DESCRIPTION OF THE TASK:
Find how many lines of the listing below include the word "every", then report the number by itself.

▽

**src/rtl/tpu_pkg.sv**
```systemverilog
// ---------------------------------------------------------------------------
// tpu_pkg
//
// Shared definitions for the tiny-TPU control blocks.
//
// Contents:
//   seq_state_t      - state encoding of the matmul job sequencer
//   TPU_N            - systolic array dimension (also the weight-load length)
//   TPU_FEED_CYCLES  - length of the activation-feed valid window (N+1)
//   TPU_DRAIN_CYCLES - idle cycles after the feed before results are final (N)
//   max3()           - constant helper used to size shared counters
// ---------------------------------------------------------------------------
`timescale 1ns/1ps

package tpu_pkg;

   typedef enum logic [2:0] {
      IDLE    = 3'd0,
      LOAD_W  = 3'd1,
      FEED    = 3'd2,
      DRAIN   = 3'd3,
      CAPTURE = 3'd4,
      DONE    = 3'd5
   } seq_state_t;

   localparam int TPU_N            = 2;
   localparam int TPU_FEED_CYCLES  = TPU_N + 1;
   localparam int TPU_DRAIN_CYCLES = TPU_N;

   // Largest of three integers; used at elaboration time to size a counter
   // that has to reach the longest of several phase lengths.
   function automatic int max3(input int a, input int b, input int c);
      int m;
      m = a;
      if (b > m) m = b;
      if (c > m) m = c;
      return m;
   endfunction

endpackage

```
**src/rtl/matmul_sequencer.sv**
```systemverilog
// ---------------------------------------------------------------------------
// matmul_sequencer
//
// Control FSM that runs one 2x2 matrix-multiply job on the tiny-TPU datapath.
// A job is accepted over a valid/ready handshake, after which the block steps
// through weight load, activation feed, pipeline drain and result capture,
// finishing with a one-cycle done pulse. Only control strobes are produced;
// no data passes through this block.
//
// Parameters:
//   N            - array dimension; number of weight-load cycles
//   FEED_CYCLES  - cycles setup_valid is held high (skewed, zero-padded feed)
//   DRAIN_CYCLES - idle cycles after the feed; 0 skips the DRAIN state
//
// Ports:
//   clk            in   rising-edge clock
//   reset_n        in   asynchronous active-low reset
//   cmd_valid      in   job request
//   cmd_ready      out  job can be accepted (state is IDLE)
//   abort          in   synchronous job cancel
//   weight_load    out  array latches weights
//   datapath_clear out  one-cycle clear of accumulators and input-setup counter
//   setup_valid    out  valid to the input-setup stage
//   result_capture out  output registers latch the array results
//   busy           out  high in every state except IDLE
//   done           out  one-cycle job-complete pulse
//   jobs_done      out  count of completed jobs, wraps 255 -> 0
// ---------------------------------------------------------------------------
`timescale 1ns/1ps

module matmul_sequencer
   import tpu_pkg::*;
#(
   parameter int N            = TPU_N,
   parameter int FEED_CYCLES  = TPU_FEED_CYCLES,
   parameter int DRAIN_CYCLES = TPU_DRAIN_CYCLES
) (
   input  logic       clk,
   input  logic       reset_n,
   input  logic       cmd_valid,
   output logic       cmd_ready,
   input  logic       abort,
   output logic       weight_load,
   output logic       datapath_clear,
   output logic       setup_valid,
   output logic       result_capture,
   output logic       busy,
   output logic       done,
   output logic [7:0] jobs_done
);

   // One phase counter is shared by every state, so it must be wide enough to
   // reach the longest phase.
   localparam int CNT_MAX = max3(N, FEED_CYCLES, DRAIN_CYCLES);
   localparam int CNT_W   = $clog2(CNT_MAX + 1);

   // Counter value seen in the final cycle of each multi-cycle phase. The
   // drain value is meaningless when DRAIN_CYCLES is 0 because DRAIN is then
   // never entered.
   localparam logic [CNT_W-1:0] LOAD_LAST  = CNT_W'(N - 1);
   localparam logic [CNT_W-1:0] FEED_LAST  = CNT_W'(FEED_CYCLES - 1);
   localparam logic [CNT_W-1:0] DRAIN_LAST = CNT_W'(DRAIN_CYCLES - 1);

   seq_state_t       state;
   seq_state_t       state_next;
   logic [CNT_W-1:0] cnt;
   logic [CNT_W-1:0] cnt_next;

   // State and phase counter registers. The counter restarts from zero on
   // every state change so each phase measures its own length, and it is
   // parked at zero while waiting in IDLE.
   always_ff @(posedge clk or negedge reset_n) begin
      if (!reset_n) begin
         state <= IDLE;
         cnt   <= '0;
      end else begin
         state <= state_next;
         cnt   <= cnt_next;
      end
   end

   // Next-state logic. An abort outside IDLE returns straight to IDLE; in IDLE
   // it also wins over a simultaneous request, so no job is started. The
   // feed phase skips DRAIN entirely when the build has no drain cycles.
   always_comb begin
      state_next = state;
      if (abort && (state != IDLE)) begin
         state_next = IDLE;
      end else begin
         unique case (state)
            IDLE: begin
               if (cmd_valid && !abort) state_next = LOAD_W;
            end
            LOAD_W: begin
               if (cnt == LOAD_LAST) state_next = FEED;
            end
            FEED: begin
               if (cnt == FEED_LAST) begin
                  if (DRAIN_CYCLES == 0) state_next = CAPTURE;
                  else                   state_next = DRAIN;
               end
            end
            DRAIN: begin
               if (cnt == DRAIN_LAST) state_next = CAPTURE;
            end
            CAPTURE: begin
               state_next = DONE;
            end
            DONE: begin
               state_next = IDLE;
            end
            default: begin
               state_next = IDLE;
            end
         endcase
      end

      if ((state_next != state) || (state == IDLE)) cnt_next = '0;
      else                                          cnt_next = cnt + 1'b1;
   end

   // Completed-job counter. It advances on the DONE cycle itself, so an abort
   // arriving in DONE does not undo a job that has already finished.
   always_ff @(posedge clk or negedge reset_n) begin
      if (!reset_n) begin
         jobs_done <= 8'd0;
      end else if (state == DONE) begin
         jobs_done <= jobs_done + 8'd1;
      end
   end

   // Output decode from the registered state and counter only, so every
   // strobe is glitch-free relative to the clock and drops to its reset value
   // as soon as reset_n is asserted. The clear fires in the first weight-load
   // cycle, which puts it at least N cycles ahead of the first setup_valid.
   always_comb begin
      cmd_ready      = (state == IDLE);
      busy           = (state != IDLE);
      weight_load    = (state == LOAD_W);
      datapath_clear = (state == LOAD_W) && (cnt == '0);
      setup_valid    = (state == FEED);
      result_capture = (state == CAPTURE);
      done           = (state == DONE);
   end

endmodule

```
**config.mk**
```make
export PLATFORM = sky130hd
export DESIGN_NAME = matmul_sequencer
export DESIGN_NICKNAME = d
export VERILOG_FILES = /design/src/rtl/tpu_pkg.sv /design/src/rtl/matmul_sequencer.sv
export SDC_FILE = /design/constraint.sdc
export NUM_CORES = 1
export LEC_CHECK = 0
export BUFFER_PORTS_ARGS = -buffer_cell sky130_fd_sc_hd__buf_2
export CORE_AREA = 2 2 43 45
export CTS_CLUSTER_SIZE = 16
export DETAILED_ROUTE_END_ITERATION = 8
export DIE_AREA = 0 0 45 47
export GPL_TIMING_DRIVEN = 0
export PLACE_DENSITY = 0.72
export SYNTH_ARGS = -nofsm -noshare
export SYNTH_HDL_FRONTEND = slang
export SYNTH_SLANG_ARGS = --single-unit
```
**constraint.sdc**
```tcl
create_clock -name clk -period 2.01 [get_ports clk]
set_clock_uncertainty 0.1 [all_clocks]
set_input_delay 0.1005 -clock clk [delete_from_list [all_inputs] [get_ports clk]]
set_output_delay 0.1005 -clock clk [all_outputs]
set_load 0.02 [all_outputs]
```
## Word level (Yosys, flattened, before mapping)

Cells that the tools add are included.

| word-level totals | value |
|---|---|
| bits in registers | 13 |
| latch bits | 0 |
| RAM bits | 0 |
| bits in read-only memories | 0 |
| input bits | 4 |
| output and inout bits | 15 |
| logic and storage cells | 28 |
| memories | 0 |

| cells by class | value |
|---|---|
| add/subtract/negate cells | 2 |
| $mul | 0 |
| divide/modulo/power cells | 0 |
| order comparisons | 0 |
| equal/unequal tests | 8 |
| shift-type cells | 0 |
| multiplexer cells | 7 |
| bitwise gates (word level) | 0 |
| reduce and logical (&&, ||, !) cells | 8 |

Operators with widths:

| operator | number |
|---|---|
| $mux W3 | 5 |
| $pmux W3 S5 | 1 |
| $add A8 B1 Y8 const B | 1 |
| $eq A3 B2 Y1 const B | 2 |
| $eq A3 B3 Y1 const B | 2 |
| $eq A3 B1 Y1 const B | 1 |
| $logic_and A1 B1 Y1 | 3 |
| $logic_not A3 Y1 | 1 |
| $ne A3 B3 Y1 | 1 |
| $reduce_bool A3 Y1 | 1 |
| $add A2 B1 Y2 const B | 1 |
| $eq A2 B1 Y1 const B | 1 |
| $eq A2 B2 Y1 const B | 1 |
| $logic_not A2 Y1 | 1 |
| $mux W2 | 1 |
| $logic_not A1 Y1 | 1 |
| $logic_or A1 B1 Y1 | 1 |

## Longest topological paths before layout

| depth | value |
|---|---|
| word-level depth | 8 |
| gate-level depth with buffers | 6 |

## Least setup slack after synthesis

Ideal clock, no wire load.

| timing | value |
|---|---|
| kind | register to output |
| start | reg state[0] |
| end | out datapath_clear |
| data arrival time | 1.387 ns |
| setup slack | 0.423 ns |
| cell stages (with the launch flop) | 5 |
| cells stage by stage | dfrtp_1 buf_6 inv_1 nor3_1 and2_1 |

| between the ends | value |
|---|---|
| word-level cells in the longest chain between the ends | 2 |

RTL lines:

| what | RTL line | text |
|---|---|---|
| from (decl) | matmul_sequencer.sv:64 | `seq_state_t state;` |
| from (signal assigned) | matmul_sequencer.sv:77 | `state <= state_next;` |
| $eq A3 B1 Y1 | -- |  |
| named net weight_load | matmul_sequencer.sv:43 | `output logic weight_load,` |
| $logic_and A1 B1 Y1 | matmul_sequencer.sv:140 | `datapath_clear = (state == LOAD_W) && (cnt == '0);` |
| to (decl) | matmul_sequencer.sv:44 | `output logic datapath_clear,` |

The timed path passes the listed nets, and every way through them passes these cells.

## Final worst setup path

| timing | value |
|---|---|
| start | reg state[1] |
| end | out cmd_ready |

| between the ends | value |
|---|---|
| word-level cells in the longest chain between the ends | 1 |

RTL lines:

| what | RTL line | text |
|---|---|---|
| $logic_not A3 Y1 | matmul_sequencer.sv:137 | `cmd_ready = (state == IDLE);` |
| to (decl) | matmul_sequencer.sv:41 | `output logic cmd_ready,` |

No other way between the ends.

==> out/qor.txt <==
Die X-Extent: 45 µm
htree depth: 1
setup TNS: 0 ns
commonest non-fill, non-tap cells in the layout: buf_2 (18), dfrtp_1 (13), xnor2_1 (5)
die height: 47 µm
crit path max-delay cell type: or3_2
Detailed Route WL: 1354 µm
status: complete, no violations
Worst Setup SP: state[1]
delay of the slowest cell on the worst path: 0.48 ns
design area: 937.1 µm²
Initial Util: 47.20%
Synth-to-Final Area Change: 20.22%
hold-fix buffer count after cts: 2
worst setup path class: flip-flop to output pin
Cell variety after synth: 30
clock latency on the worst-skew pair: 0.26 ns
worst min-delay path class: primary input to asynchronous set/reset pin
cell count after placement: 105
Avg WL per Cell: 12.20 µm
PwrDens: 895.4 nW/µm²
layout cell share with drive strength beyond 1: 37.23%
Yosys reg bits: 13
Die ar.: 2115 µm²
CTS clk-pin slew, worst paths: 0.08 ns
CP Cell Sequence: buf_6 > or3_2 > inv_1 > buf_2
CTS root buf: clkbuf_4
Syn Inst Count: 70
post-route ant nets: 0
relative slew slack: 71.26%
filler cell count in the final layout: 150
# diodes: 0
Via density: 5.351
leading cell type in the layout, fill and taps excluded: buf_2
RSZ-0062 raised after global routing: false
GRT Residual Overflow: 0
Num CTS Buffers: 3
Max Root-Sink Buffers: 2
CP Depth: 4
post-detail-place hpwl: 1018 µm
Final Util: 56.74%
first-pass GRT wire length: 2277 µm
Arr. time, crit path: 1.49 ns
final max-slew violation count: 0
Avg Inst Size Synth: 11.14 µm²
YS warnings: 0
CP Capture Type: output pin
Detailed Routing Iterations Pass 1: 3
syn_nets: 78
reg2reg path depth: 5
nets: 103
P_leak: 0.4783 nW
Post-CTS Setup Inserts: 0
minimum clock period: 1.687 ns
WP buf/inv: 3
Top delay family on crit path: simple AND/OR/NAND/NOR gates
r2r startpoint: cnt[0]
sequential-to-total area share from yosys stat: 41.73%
post-cts sizing count: 0
largest net degree at the start of global routing: 14
Req. time, crit path: 1.81 ns
Tcrit/Tclk final: 83.94%
max cap viols: 0
TritonCTS clock tree: done
Placer Congestion: 0.6730
routed via count: 594
row cnt: 15
crit path max fanout: 10
Final Hold Fails: 0
worst slew pin tran: 0.4310 ns
Fmax: 592.7 MHz
GRT Util Overall: 15.27%
initial antenna violation count: 0
Iteration-0 DRC Markers: 10
vias in the first global route: 541
I/O pin total: 19
number of port buffers: 18
DRC: 0
clock net sink count: 13
kind of start point of the critical path: flip-flop
Max IR drop VDD: 0.0005566 V
Mapped Area: 779.5 µm²
core area: 1652 µm²
placed inst area: 890.9 µm²
non-filler instance count after layout: 111
final setup fails: 0
worst register-to-register path, cell delays in order (launching register included):
cell	delay, ns
dfrtp_1	0.41
ha_1	0.28
nor3_1	0.26
mux2_2	0.21
a21oi_2	0.04
nor4_1	0.26
final cells by class:
class / count / area [µm²] / share of cell area (%)
tap: 17 / 21.27 / 2.270
multi-input combinational: 49 / 394.1 / 42.06
sequential: 13 / 325.3 / 34.71
clock buffer: 4 / 26.28 / 2.804
inverter: 4 / 15.01 / 1.602
timing repair buffer: 20 / 110.1 / 11.75
buffer: 4 / 45.04 / 4.806
per-layer routing:
layer | track usage (%) | wire, µm | part of all wire (%) | vias to the layer above
li1 | - | - | - | 289
met1 | 18.18 | 604 | 45 | 287
met2 | 26.29 | 673 | 50 | 16
met3 | 1.154 | 51 | 3.8 | 2
met4 | 10.59 | 25 | 1.8 | 0
met5 | 0 | 0 | 0 | -
metrics by stage:
| stage | hold slack [ns] | total power [mW] | worst slack [ns] |
|---|---|---|---|
| after global routing | 0.1499 | 0.9091 | 0.2409 |
| after floorplan | -0.2951 | 0.5909 | 0.4230 |
| final | 0.1443 | 0.8391 | 0.3227 |
| after CTS | 0.1446 | 0.8539 | 0.3055 |
| after global placement | -0.09786 | 0.6764 | 0.4474 |
| after detailed placement | -0.09702 | 0.6887 | 0.3980 |
where the power goes:
group	switching, mW	internal [mW]
combinational	0.228	0.155
clock	0.0794	0.0767
sequential	0.0148	0.286
cell usage after synthesis:
| cell type | number | share of area, % |
|---|---|---|
| nor4_1 | 1 | 0.80 |
| or3_2 | 1 | 0.96 |
| a221oi_1 | 1 | 1.1 |
| and4_4 | 1 | 1.4 |
| and2b_1 | 1 | 0.96 |
| nor4b_2 | 1 | 1.9 |
| a21oi_2 | 1 | 1.1 |
| inv_1 | 4 | 1.9 |
| nand3_2 | 2 | 2.6 |
| nor3b_4 | 1 | 2.4 |
| dfrtp_1 | 13 | 42 |
| o31ai_1 | 1 | 0.96 |
| a21oi_1 | 1 | 0.64 |
| buf_6 | 4 | 5.8 |
| and3b_1 | 1 | 1.1 |
| ha_1 | 4 | 6.4 |
| nor3_1 | 3 | 1.9 |
| and2_1 | 2 | 1.6 |
| mux2_2 | 2 | 2.9 |
| nor2_1 | 3 | 1.4 |
| nand2b_1 | 3 | 2.4 |
| nand2_1 | 3 | 1.4 |
| maj3_2 | 1 | 1.4 |
| xnor2_1 | 5 | 5.6 |
| a31oi_1 | 1 | 0.80 |
| nand4_1 | 2 | 1.6 |
| nor2b_1 | 2 | 1.6 |
| xor2_1 | 3 | 3.4 |
| a22o_1 | 1 | 1.1 |
| and3_1 | 1 | 0.80 |
sequential cells by signal (all words and copies together), names as in the netlist:
signal	flops
jobs_done	8
state	3
cnt	2
logic make-up after synthesis:
family	Yosys count	synth area share, %
AOI/OAI and AO/OA	6	5.779
adders and majority gates	5	7.865
muxes	2	2.889
buffers and inverters	8	7.704
DFF	13	41.73
xor gates and xnor gates	8	8.989
and+or+nand+nor	28	25.04
final timing paths:
check                               end  slack [ns]
setup / recovery              cmd_ready        0.32
hold / removal             jobs_done[3]        0.14
hold reg to reg            jobs_done[7]        0.37
min in group clk               state[0]        0.20
max in group asynchronous  jobs_done[5]        1.44
setup reg to reg                 cnt[0]        0.36
Note: power is estimated with default switching activity, not from simulation.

△

PROBLEM SOLUTION:
5